(Stored items)
### src/pvtp_pkg.sv
// Shared constants for the panel video timing packer
package pvtp_pkg;
  // ----------------------------------------------------------------
  // Clock and times
  // ----------------------------------------------------------------
  localparam int unsigned CLK_KHZ = 250000;
  localparam int unsigned STARTUP_MS = 3000;
  localparam int unsigned STARTUP_CYC = STARTUP_MS * CLK_KHZ / 1000 * 1000;
  localparam int unsigned COMP_MS = 5000;
  localparam int unsigned COMP_CYC = COMP_MS * (CLK_KHZ / 1000) * 1000;
  localparam int unsigned LOSS_US = 4000;
  localparam int unsigned LOSS_CYC = LOSS_US * (CLK_KHZ / 1000);
  // ----------------------------------------------------------------
  // Line and frame timing, in pixel clocks and lines
  // ----------------------------------------------------------------
  localparam int unsigned LANES = 4;
  localparam int unsigned WORD_W = 32;
  localparam int unsigned PIX_W = 30;
  localparam logic [9:0] H_ACTIVE = 10'd480;
  localparam logic [9:0] H_BLANK_MIN = 10'd60;
  localparam logic [9:0] H_BLANK_TYP = 10'd70;
  localparam logic [9:0] H_BLANK_MAX = 10'd100;
  localparam logic [10:0] V_ACTIVE = 11'd1080;
  localparam logic [10:0] V_BLANK_TYP = 11'd45;
  localparam logic [8:0] VB120_MIN = 9'd44;
  localparam logic [8:0] VB120_MAX = 9'd46;
  localparam logic [8:0] VB100_MIN = 9'd252;
  localparam logic [8:0] VB100_MAX = 9'd276;
  localparam int unsigned GAP_W = 18;
  // Frame gap in clocks: blank lines times line length plus one line blank
  // Worked in 32 bits first: the narrow operands would overflow on their own
  localparam logic [GAP_W-1:0] GAP120_MIN = GAP_W'(int'(VB120_MIN)
      * (int'(H_ACTIVE) + int'(H_BLANK_MIN)) + int'(H_BLANK_MIN));
  localparam logic [GAP_W-1:0] GAP120_MAX = GAP_W'(int'(VB120_MAX)
      * (int'(H_ACTIVE) + int'(H_BLANK_MAX)) + int'(H_BLANK_MAX));
  localparam logic [GAP_W-1:0] GAP100_MIN = GAP_W'(int'(VB100_MIN)
      * (int'(H_ACTIVE) + int'(H_BLANK_MIN)) + int'(H_BLANK_MIN));
  localparam logic [GAP_W-1:0] GAP100_MAX = GAP_W'(int'(VB100_MAX)
      * (int'(H_ACTIVE) + int'(H_BLANK_MAX)) + int'(H_BLANK_MAX));
  // ----------------------------------------------------------------
  // Output word layout: flags above the four pixels
  // ----------------------------------------------------------------
  localparam int unsigned OUT_W = LANES * PIX_W + 3;
  localparam int unsigned OUT_DE = LANES * PIX_W;
  localparam int unsigned OUT_LS = LANES * PIX_W + 1;
  localparam int unsigned OUT_FS = LANES * PIX_W + 2;
  localparam int unsigned FIFO_DEPTH = 4;
  typedef enum logic [1:0] {PVTP_SRC_BLACK, PVTP_SRC_PATTERN, PVTP_SRC_LIVE} pvtp_src_e;
endpackage : pvtp_pkg

### src/pvtp_stream_if.sv
// Valid/ready word stream between the packer and its FIFO
`timescale 1ns/1ps
interface pvtp_stream_if #(parameter int unsigned W = 8);
  logic valid;
  logic ready;
  logic [W-1:0] data;
  modport src (output valid, output data, input ready);
  modport snk (input valid, input data, output ready);
endinterface : pvtp_stream_if

### src/pvtp_fifo.sv
// Flip-flop FIFO with valid/ready on both sides
`timescale 1ns/1ps
module pvtp_fifo #(
  parameter int unsigned W = 8,
  parameter int unsigned DEPTH = 4
) (
  // Clock and reset
  input wire logic ref_clk,
  input wire logic rstn,
  // Streams
  pvtp_stream_if.snk wr,
  pvtp_stream_if.src rd
);
  localparam int unsigned AW = (DEPTH > 1) ? $clog2(DEPTH) : 1;
  if (DEPTH < 2 || (DEPTH & (DEPTH - 1)) != 0) begin : g_bad_depth
    $error("DEPTH must be a power of two >= 2");
  end
  logic [W-1:0] mem_r [DEPTH];
  logic [AW:0] wp_r;
  logic [AW:0] rp_r;
  logic full;
  logic empty;
  assign empty = (wp_r == rp_r);
  assign full = (wp_r[AW-1:0] == rp_r[AW-1:0]) && (wp_r[AW] != rp_r[AW]);
  assign wr.ready = !full;
  assign rd.valid = !empty;
  assign rd.data = mem_r[rp_r[AW-1:0]];
  always_ff @(posedge ref_clk) begin
    if (!rstn) begin
      wp_r <= '0;
    end else if (wr.valid && !full) begin
      mem_r[wp_r[AW-1:0]] <= wr.data;
      wp_r <= wp_r + 1'b1;
    end
  end
  always_ff @(posedge ref_clk) begin
    if (!rstn) begin
      rp_r <= '0;
    end else if (rd.ready && !empty) begin
      rp_r <= rp_r + 1'b1;
    end
  end
endmodule : pvtp_fifo

### src/pvtp_top.sv
// Panel video timing checker, unpacker and start-up/compensation control
`timescale 1ns/1ps
module pvtp_top #(
  parameter int unsigned STARTUP_CYCLES = pvtp_pkg::STARTUP_CYC,
  parameter int unsigned COMP_CYCLES = pvtp_pkg::COMP_CYC,
  parameter int unsigned LOSS_CYCLES = pvtp_pkg::LOSS_CYC,
  parameter int unsigned DEPTH = pvtp_pkg::FIFO_DEPTH
) (
  // Clock and reset
  input wire logic ref_clk,
  input wire logic rstn,
  // Video from the link receiver, one pixel clock per tick
  input wire logic vid_tick,
  input wire logic vid_de,
  input wire logic vid_hsync,
  input wire logic vid_vsync,
  input wire logic [pvtp_pkg::LANES*pvtp_pkg::WORD_W-1:0] vid_words,
  output logic vid_ready,
  // Pins
  input wire logic [1:0] pattern_sel_pins,
  input wire logic mains_present_input,
  input wire logic off_state_compensation,
  output logic comp_done,
  // Panel side stream
  output logic pan_valid,
  input wire logic pan_ready,
  output logic [pvtp_pkg::OUT_W-1:0] pan_word,
  // Status
  output logic video_ok,
  output logic startup_done,
  output logic err_active,
  output logic err_hblank,
  output logic err_frame
);
  import pvtp_pkg::*;
  if (STARTUP_CYCLES < 1 || COMP_CYCLES < 1 || LOSS_CYCLES < 1) begin : g_bad_counts
    $error("Counts must be >= 1");
  end

  // ----------------------------------------------------------------
  // Helpers
  // ----------------------------------------------------------------
  function automatic logic [PIX_W-1:0] unpack_word(input logic [WORD_W-1:0] w);
    unpack_word = {w[7:0], w[31:30], w[15:8], w[29:28], w[23:16], w[27:26]};
  endfunction : unpack_word

  function automatic logic gap_ok(input logic [GAP_W-1:0] g);
    gap_ok = (g >= GAP120_MIN && g <= GAP120_MAX) || (g >= GAP100_MIN && g <= GAP100_MAX);
  endfunction : gap_ok

  // ----------------------------------------------------------------
  // Pin synchronisers: a change counts once stages two and three agree
  // ----------------------------------------------------------------
  logic [3:0] s1_r;
  logic [3:0] s2_r;
  logic [3:0] s3_r;
  logic [3:0] pin_r;
  always_ff @(posedge ref_clk) begin
    if (!rstn) begin
      s1_r <= '0;
      s2_r <= '0;
      s3_r <= '0;
      pin_r <= '0;
    end else begin
      s1_r <= {pattern_sel_pins, mains_present_input, off_state_compensation};
      s2_r <= s1_r;
      s3_r <= s2_r;
      for (int i = 0; i < 4; i++) begin
        if (s2_r[i] == s3_r[i]) pin_r[i] <= s3_r[i];
      end
    end
  end

  // ----------------------------------------------------------------
  // Start-up black period
  // ----------------------------------------------------------------
  logic [31:0] start_cnt_r;
  always_ff @(posedge ref_clk) begin
    if (!rstn) begin
      start_cnt_r <= '0;
    end else if (start_cnt_r != STARTUP_CYCLES) begin
      start_cnt_r <= start_cnt_r + 32'h0000_0001;
    end
  end
  assign startup_done = (start_cnt_r == STARTUP_CYCLES);

  // ----------------------------------------------------------------
  // Off-state compensation handshake
  // ----------------------------------------------------------------
  logic [31:0] comp_cnt_r;
  logic comp_done_r;
  // Runs only while mains is present; a drop restarts it, since the host
  // is expected to keep the enable high and simply cycle power
  always_ff @(posedge ref_clk) begin
    if (!rstn) begin
      comp_cnt_r <= '0;
      comp_done_r <= 1'b0;
    end else if (!pin_r[0] || !pin_r[1]) begin
      comp_cnt_r <= '0;
      comp_done_r <= 1'b0;
    end else if (comp_cnt_r == COMP_CYCLES - 1) begin
      comp_done_r <= 1'b1;
    end else begin
      comp_cnt_r <= comp_cnt_r + 32'h0000_0001;
    end
  end
  assign comp_done = comp_done_r;

  // ----------------------------------------------------------------
  // Timing check, framed by display enable alone (syncs unused)
  // ----------------------------------------------------------------
  logic de_q_r;
  logic [9:0] act_cnt_r;
  logic [GAP_W-1:0] blank_cnt_r;
  logic [10:0] line_cnt_r;
  logic seen_frame_r;
  logic bad_r;
  logic err_act_r;
  logic err_hb_r;
  logic err_fr_r;
  logic frame_good_r;
  logic rise;
  logic fall;
  logic frame_edge;
  assign rise = vid_tick && vid_de && !de_q_r;
  assign fall = vid_tick && !vid_de && de_q_r;
  assign frame_edge = rise && (blank_cnt_r > GAP_W'(H_BLANK_MAX));
  always_ff @(posedge ref_clk) begin
    if (!rstn) begin
      de_q_r <= 1'b0;
      act_cnt_r <= '0;
      blank_cnt_r <= '0;
    end else if (vid_tick) begin
      de_q_r <= vid_de;
      if (vid_de) begin
        act_cnt_r <= de_q_r ? act_cnt_r + 10'h001 : 10'h001;
      end else if (&blank_cnt_r == 1'b0 || de_q_r) begin
        blank_cnt_r <= de_q_r ? GAP_W'(1) : blank_cnt_r + GAP_W'(1);
      end
    end
  end
  always_ff @(posedge ref_clk) begin
    if (!rstn) begin
      line_cnt_r <= '0;
      seen_frame_r <= 1'b0;
    end else if (frame_edge) begin
      line_cnt_r <= 11'h001;
      seen_frame_r <= 1'b1;
    end else if (rise) begin
      line_cnt_r <= line_cnt_r + 11'h001;
    end
  end
  // Line errors set their flags at once and mark the frame; frame results are published at the next frame edge
  always_ff @(posedge ref_clk) begin
    if (!rstn) begin
      bad_r <= 1'b0;
      err_act_r <= 1'b0;
      err_hb_r <= 1'b0;
      err_fr_r <= 1'b0;
      frame_good_r <= 1'b0;
    end else if (frame_edge) begin
      err_fr_r <= seen_frame_r && (line_cnt_r != V_ACTIVE || !gap_ok(blank_cnt_r));
      frame_good_r <= seen_frame_r && !bad_r && line_cnt_r == V_ACTIVE && gap_ok(blank_cnt_r);
      bad_r <= 1'b0;
    end else if (fall && act_cnt_r != H_ACTIVE) begin
      bad_r <= 1'b1;
      err_act_r <= 1'b1;
    end else if (rise && (blank_cnt_r < GAP_W'(H_BLANK_MIN))) begin
      bad_r <= 1'b1;
      err_hb_r <= 1'b1;
    end
  end
  assign err_active = err_act_r;
  assign err_hblank = err_hb_r;
  assign err_frame = err_fr_r;

  // ----------------------------------------------------------------
  // Loss of input
  // ----------------------------------------------------------------
  logic [31:0] idle_cnt_r;
  always_ff @(posedge ref_clk) begin
    if (!rstn) begin
      idle_cnt_r <= '0;
    end else if (vid_tick && vid_de) begin
      idle_cnt_r <= '0;
    end else if (idle_cnt_r != LOSS_CYCLES) begin
      idle_cnt_r <= idle_cnt_r + 32'h0000_0001;
    end
  end
  assign video_ok = frame_good_r && (idle_cnt_r != LOSS_CYCLES);

  // ----------------------------------------------------------------
  // Source choice and internal raster
  // ----------------------------------------------------------------
  pvtp_src_e src;
  always_comb begin
    if (!startup_done) src = PVTP_SRC_BLACK;
    else if (video_ok) src = PVTP_SRC_LIVE;
    else if (pin_r[3:2] == 2'b00) src = PVTP_SRC_BLACK;
    else src = PVTP_SRC_PATTERN;
  end

  pvtp_stream_if #(.W(OUT_W)) push_if ();
  pvtp_stream_if #(.W(OUT_W)) pop_if ();

  // Black and pattern frames are paced by FIFO acceptance, not by a pixel
  // clock, so their rate follows the panel side
  logic [9:0] gen_h_r;
  logic [10:0] gen_v_r;
  logic gen_step;
  logic gen_de;
  assign gen_step = (src != PVTP_SRC_LIVE) && push_if.ready;
  assign gen_de = (gen_h_r < H_ACTIVE) && (gen_v_r < V_ACTIVE);
  always_ff @(posedge ref_clk) begin
    if (!rstn || src == PVTP_SRC_LIVE) begin
      gen_h_r <= '0;
      gen_v_r <= '0;
    end else if (gen_step) begin
      if (gen_h_r == H_ACTIVE + H_BLANK_TYP - 10'h001) begin
        gen_h_r <= '0;
        gen_v_r <= (gen_v_r == V_ACTIVE + V_BLANK_TYP - 11'h001) ? '0 : gen_v_r + 11'h001;
      end else begin
        gen_h_r <= gen_h_r + 10'h001;
      end
    end
  end

  // ----------------------------------------------------------------
  // FIFO push: live words unpacked, or generated words
  // ----------------------------------------------------------------
  logic [LANES*PIX_W-1:0] live_pix;
  logic [LANES*PIX_W-1:0] gen_pix;
  always_comb begin
    for (int l = 0; l < LANES; l++) begin
      live_pix[l*PIX_W +: PIX_W] = unpack_word(vid_words[l*WORD_W +: WORD_W]);
      gen_pix[l*PIX_W +: PIX_W] = (src == PVTP_SRC_PATTERN && gen_de) ?
                                  {3{gen_h_r}} : '0;
    end
  end
  always_comb begin
    if (src == PVTP_SRC_LIVE) begin
      push_if.valid = vid_tick;
      push_if.data = {frame_edge, rise, vid_de, live_pix};
    end else begin
      push_if.valid = 1'b1;
      push_if.data = {gen_de && gen_h_r == 10'h000 && gen_v_r == 11'h000,
                      gen_de && gen_h_r == 10'h000, gen_de, gen_pix};
    end
  end
  // Live input is dropped while not shown, so the receiver never stalls then
  assign vid_ready = (src == PVTP_SRC_LIVE) ? push_if.ready : 1'b1;

  pvtp_fifo #(.W(OUT_W), .DEPTH(DEPTH)) u_fifo (
    .ref_clk(ref_clk),
    .rstn(rstn),
    .wr(push_if),
    .rd(pop_if)
  );

  // ----------------------------------------------------------------
  // Panel output register slice
  // ----------------------------------------------------------------
  logic pan_valid_r;
  logic [OUT_W-1:0] pan_word_r;
  assign pop_if.ready = !pan_valid_r || pan_ready;
  always_ff @(posedge ref_clk) begin
    if (!rstn) begin
      pan_valid_r <= 1'b0;
      pan_word_r <= '0;
    end else if (pop_if.ready) begin
      pan_valid_r <= pop_if.valid;
      if (pop_if.valid) pan_word_r <= pop_if.data;
    end
  end
  assign pan_valid = pan_valid_r;
  assign pan_word = pan_word_r;
endmodule : pvtp_top
### config.mk
export PLATFORM = sky130hd
export DESIGN_NAME = pvtp_top
export DESIGN_NICKNAME = d
export VERILOG_FILES = /design/src/pvtp_pkg.sv /design/src/pvtp_stream_if.sv /design/src/pvtp_fifo.sv /design/src/pvtp_top.sv
export SDC_FILE = /design/constraint.sdc
export NUM_CORES = 1
export LEC_CHECK = 0
export BUFFER_PORTS_ARGS = -buffer_cell sky130_fd_sc_hd__buf_2
export CAP_MARGIN = 25
export CORE_MARGIN = 1.5
export CORE_UTILIZATION = 60
export CTS_CLUSTER_SIZE = 20
export DETAILED_ROUTE_END_ITERATION = 12
export PLACE_DENSITY_LB_ADDON = 0.2
export SETUP_SLACK_MARGIN = 0.2
export SYNTH_ARGS = -nofsm -noshare
export SYNTH_HDL_FRONTEND = slang
export SYNTH_HIERARCHICAL = 1
export SYNTH_SLANG_ARGS = --single-unit
### constraint.sdc
create_clock -name ref_clk -period 6 [get_ports ref_clk]
set_input_delay 1.2 -clock ref_clk [delete_from_list [all_inputs] [get_ports ref_clk]]
set_output_delay 1.2 -clock ref_clk [all_outputs]
set_load 0.01 [all_outputs]
==> flow_metrics.env, run 1 <==
export IMPL_worst_ir_drop_vdd_uv=311
export IMPL_largest_family_of_logic_cells_by_synthesized_area="simple AND/OR/NAND/NOR gates"
export IMPL_timing_hold_worst_path_depth=1
export IMPL_clock_sinks=804
export IMPL_post_place_ws_ns=1.74
export IMPL_p_seq_frac=0.464
export IMPL_synth_compound_area_share=0.0519
export IMPL_report_final_slew_viol_count=0
export IMPL_critPathMaxFanout=71
export IMPL_dp_hpwl_um=43800
export IMPL_total_number_of_placement_rows=84
export IMPL_tritoncts="done"
export IMPL_max_frequency_ghz=0.212
export IMPL_final_net_count=2913
export IMPL_layout_filler_cells=3655
export IMPL_antenna_cells=0
export IMPL_finalWeightedCongestion=0.827
export IMPL_dominantRegCellSynth="sky130_fd_sc_hd__edfxtp_1"
export IMPL_grt_antenna_before_repair=0
export IMPL_synth_area_mux_share=0.0861
export IMPL_drive_gt1_frac=0.198
export IMPL_cts_htree_levels=3
export IMPL_critical_path_reg2reg_startpoint="start_cnt_r[0]"
export IMPL_final_antenna_net_count=0
export IMPL_drt_pre_antenna_iters=5
export IMPL_adder_cell_share_of_the_synthesized_area=0.00811
export IMPL_cts_buffers=80
export IMPL_rsz_0062_raised_after_global_routing="false"
export IMPL_avgViaCountPerCell=5.90
export IMPL_final_cycle_utilization_of_the_critical_path=0.786
export IMPL_p_sw_w=0.00455
export IMPL_placed_cell_area_sq_mm=0.0342
export IMPL_post_synth_inst_count=2514
export IMPL_postSynthRegisterBits=804
export IMPL_placement_io_buffers=259
export IMPL_final_period_minus_worst_setup_slack_ns=4.72
export IMPL_post_synth_xor_area_fraction=0.0335
export IMPL_reg2reg_depth=11
export IMPL_areaGrowthSynthToFinish_pct=13.8
export IMPL_detail_route_wl_per_cell_um=21.1
export IMPL_synth_area_per_cell_sq_um=12.9
export IMPL_rr_endpoint="u_fifo/mem_r[3][46]"
export IMPL_finalHoldViolCount=0
export IMPL_multi_input_area_sq_mm=0.0107
export IMPL_synth_most_common_cell="sky130_fd_sc_hd__nand2_1"
export IMPL_r2r_slack_ns=1.69
export IMPL_syn_num_nets=2674
export IMPL_core_area_sq_mm=0.0530
export IMPL_synth_cells_most_frequent="sky130_fd_sc_hd__nand2_1, sky130_fd_sc_hd__edfxtp_1, sky130_fd_sc_hd__dfxtp_1, sky130_fd_sc_hd__a21boi_0, sky130_fd_sc_hd__nor2_1"
export IMPL_sequential_fraction_of_the_synthesis_area=0.649
export IMPL_global_route_wire_length_before_repair_um=115000
export IMPL_post_place_cells=3357
export IMPL_cp_start_kind="flop"
export IMPL_setup_violations_final=0
export IMPL_design_portCount=270
export IMPL_floorplan_die_area_sq_mm=0.0554
export IMPL_combPwrFrac=0.217
export IMPL_fp_dieH_um=235
export IMPL_power_share_clock=0.319
export IMPL_post_cts_resize_count=0
export IMPL_crit_arrival_ns=3.52
export IMPL_layout_setup_ws_ns=1.28
export IMPL_yosys_area_top_type_share=0.456
export IMPL_ys_warn_count=6
export IMPL_clock_path_buffers=3
export IMPL_die_width_um=235
export IMPL_dr_first_iter_drc_count=1823
export IMPL_setup_total_negative_slack_ns=0
export IMPL_timing_worst_slew_pin_value_ns=1.03
export IMPL_worst_hold_launch="s1_r[1]"
export IMPL_max_slew_margin=0.313
export IMPL_cts_hold_fix_buffers=0
export IMPL_maximum_capacitance_violations=0
export IMPL_synthesis_area_sq_mm=0.0324
export IMPL_gr_total_overflow=0
export IMPL_grt_max_degree=96
export IMPL_synthArstFlopShare=0
export IMPL_synth_cell_types=68
export IMPL_root_buffer="sky130_fd_sc_hd__clkbuf_16"
export IMPL_grt_pass1_vias=20800
export IMPL_fin_skew_ns=0.0247
export IMPL_synth_area_top_cells="sky130_fd_sc_hd__edfxtp_1, sky130_fd_sc_hd__dfxtp_1, sky130_fd_sc_hd__mux4_2"
export IMPL_stdcell_area_sq_mm=0.0369
export IMPL_synth_top_cell_by_area="sky130_fd_sc_hd__edfxtp_1"
export IMPL_setup_worst_path_end_class="output port"
export IMPL_vias=20700
export IMPL_internal_dissipation_w=0.0110
export IMPL_start_util=0.612
export IMPL_path_clk_slew_ns=0.06
export IMPL_critPathRequiredTime_ns=4.80
export IMPL_swShare=0.292
export IMPL_p_leak_nw=13.6
export IMPL_power_density_mw_per_mm2=422
export IMPL_gr_usage_all_layers=0.269
export IMPL_drc=0
export IMPL_synthSimpleGateAreaFrac=0.148
export IMPL_critical_path_class="flop to output port"
export IMPL_register_area_sq_mm=0.0210
export IMPL_hold_end="s2_r[1]"
export IMPL_synth_edf_count=492
export IMPL_finalCoreUtilization=0.696
export IMPL_totalWireLength_um=73800
export IMPL_outcome="finished, final reports clean"
export IMPL_timing_hold_worst_class="flop to flop"
export IMPL_post_cts_setup_buffer_count=0
export IMPL_stdcell_count=3507
export IMPL_worstSkewPairLatency_ns=0.63
-- layout make-up --
class	count	area share
Clock inverter	27	0.00736
Timing Repair Buffer	282	0.0418
Multi-Input combinational cell	1547	0.289
Clock buffer	121	0.0643
Inverter	38	0.00387
Tap cell	688	0.0233
Sequential cell	804	0.570
-- cells in the final DEF, fill, tap and decap left out, types with 37 or more instances in the layout --
cell type	n
sky130_fd_sc_hd__edfxtp_1	492
sky130_fd_sc_hd__clkbuf_16	84
sky130_fd_sc_hd__nand2_1	554
sky130_fd_sc_hd__and2_1	64
sky130_fd_sc_hd__a21boi_0	132
sky130_fd_sc_hd__buf_2	258
sky130_fd_sc_hd__dfxtp_1	310
sky130_fd_sc_hd__xor2_1	68
sky130_fd_sc_hd__nand4_1	43
sky130_fd_sc_hd__nand3_1	63
sky130_fd_sc_hd__mux4_2	123
sky130_fd_sc_hd__inv_1	37
sky130_fd_sc_hd__nor2_1	131
sky130_fd_sc_hd__xnor2_1	54
-- registers in the layout, summed over array words and instances (netlist names), 3 cells and up, named ones only --
signal / flops
gen_h_r: 10
start_cnt_r: 32
u_fifo/rp_r: 3
u_fifo/wp_r: 3
s3_r: 4
line_cnt_r: 11
pan_word: 123
u_fifo/mem_r: 492
s2_r: 4
pin_r: 4
comp_cnt_r: 32
blank_cnt_r: 18
gen_v_r: 11
idle_cnt_r: 32
s1_r: 4
act_cnt_r: 10
-- stage by stage --
stage               power, W  hold WS, ns
finish                0.0155        0.436
global route          0.0162        0.461
CTS                   0.0157        0.437
detailed placement    0.0107        0.424
global placement      0.0106        0.421
floorplan            0.00960        0.412
-- layer usage --
metal | track usage | up-vias | routed length [um] | part of all wire
met1 | 0.358 | 10300 | 29900 | 0.41
met5 | 0 | - | 0 | 0
met4 | 0.0997 | 0 | 2180 | 0.029
met2 | 0.449 | 768 | 36300 | 0.49
li1 | - | 9535 | - | -
met3 | 0.0442 | 122 | 5420 | 0.073
-- worst max path at each step --
stage | cells past startpoint | startpoint | slack (ns) | to
after global placement | 9 | start_cnt_r[24] | 1.80 | u_fifo/mem_r[3][69]
after CTS | 9 | start_cnt_r[0] | 1.21 | vid_ready
after global routing | 9 | start_cnt_r[0] | 1.08 | vid_ready
after detailed placement | 11 | start_cnt_r[0] | 1.74 | u_fifo/mem_r[3][66]
after floorplan | 10 | idle_cnt_r[0] | 0.59 | u_fifo/mem_r[3][0]
final | 9 | start_cnt_r[0] | 1.28 | vid_ready
-- worst max-delay path, stage by stage (launching register included) --
cell	delay (ns)
sky130_fd_sc_hd__dfxtp_1	0.35
sky130_fd_sc_hd__inv_1	0.08
sky130_fd_sc_hd__ha_1	0.13
sky130_fd_sc_hd__nor4bb_1	0.29
sky130_fd_sc_hd__nand3_1	0.09
sky130_fd_sc_hd__or3_1	0.41
sky130_fd_sc_hd__clkinv_1	0.23
sky130_fd_sc_hd__and3_4	0.84
sky130_fd_sc_hd__nand2b_1	0.26
sky130_fd_sc_hd__buf_2	0.21
-- cell families (layout without fill, tap and decap cells) --
group | count (synthesis) | count (layout)
AOI/OAI and AO/OA | 239 | 239
buffers and inverters | 163 | 468
muxes | 125 | 125
xor gates and xnor gates | 123 | 123
DFF | 804 | 804
and+or+nand+nor | 1039 | 1039
adders and majority gates | 21 | 21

WORK INSTRUCTIONS: Would you output, from the records above, exactly the run of lines that starts at the line containing "export IMPL_antenna_cells=0" and ends at the line containing "export IMPL_drt_pre_antenna_iters=5", and only that run?

RESULT FOR THIS EXERCISE:
export IMPL_antenna_cells=0
export IMPL_finalWeightedCongestion=0.827
export IMPL_dominantRegCellSynth="sky130_fd_sc_hd__edfxtp_1"
export IMPL_grt_antenna_before_repair=0
export IMPL_synth_area_mux_share=0.0861
export IMPL_drive_gt1_frac=0.198
export IMPL_cts_htree_levels=3
export IMPL_critical_path_reg2reg_startpoint="start_cnt_r[0]"
export IMPL_final_antenna_net_count=0
export IMPL_drt_pre_antenna_iters=5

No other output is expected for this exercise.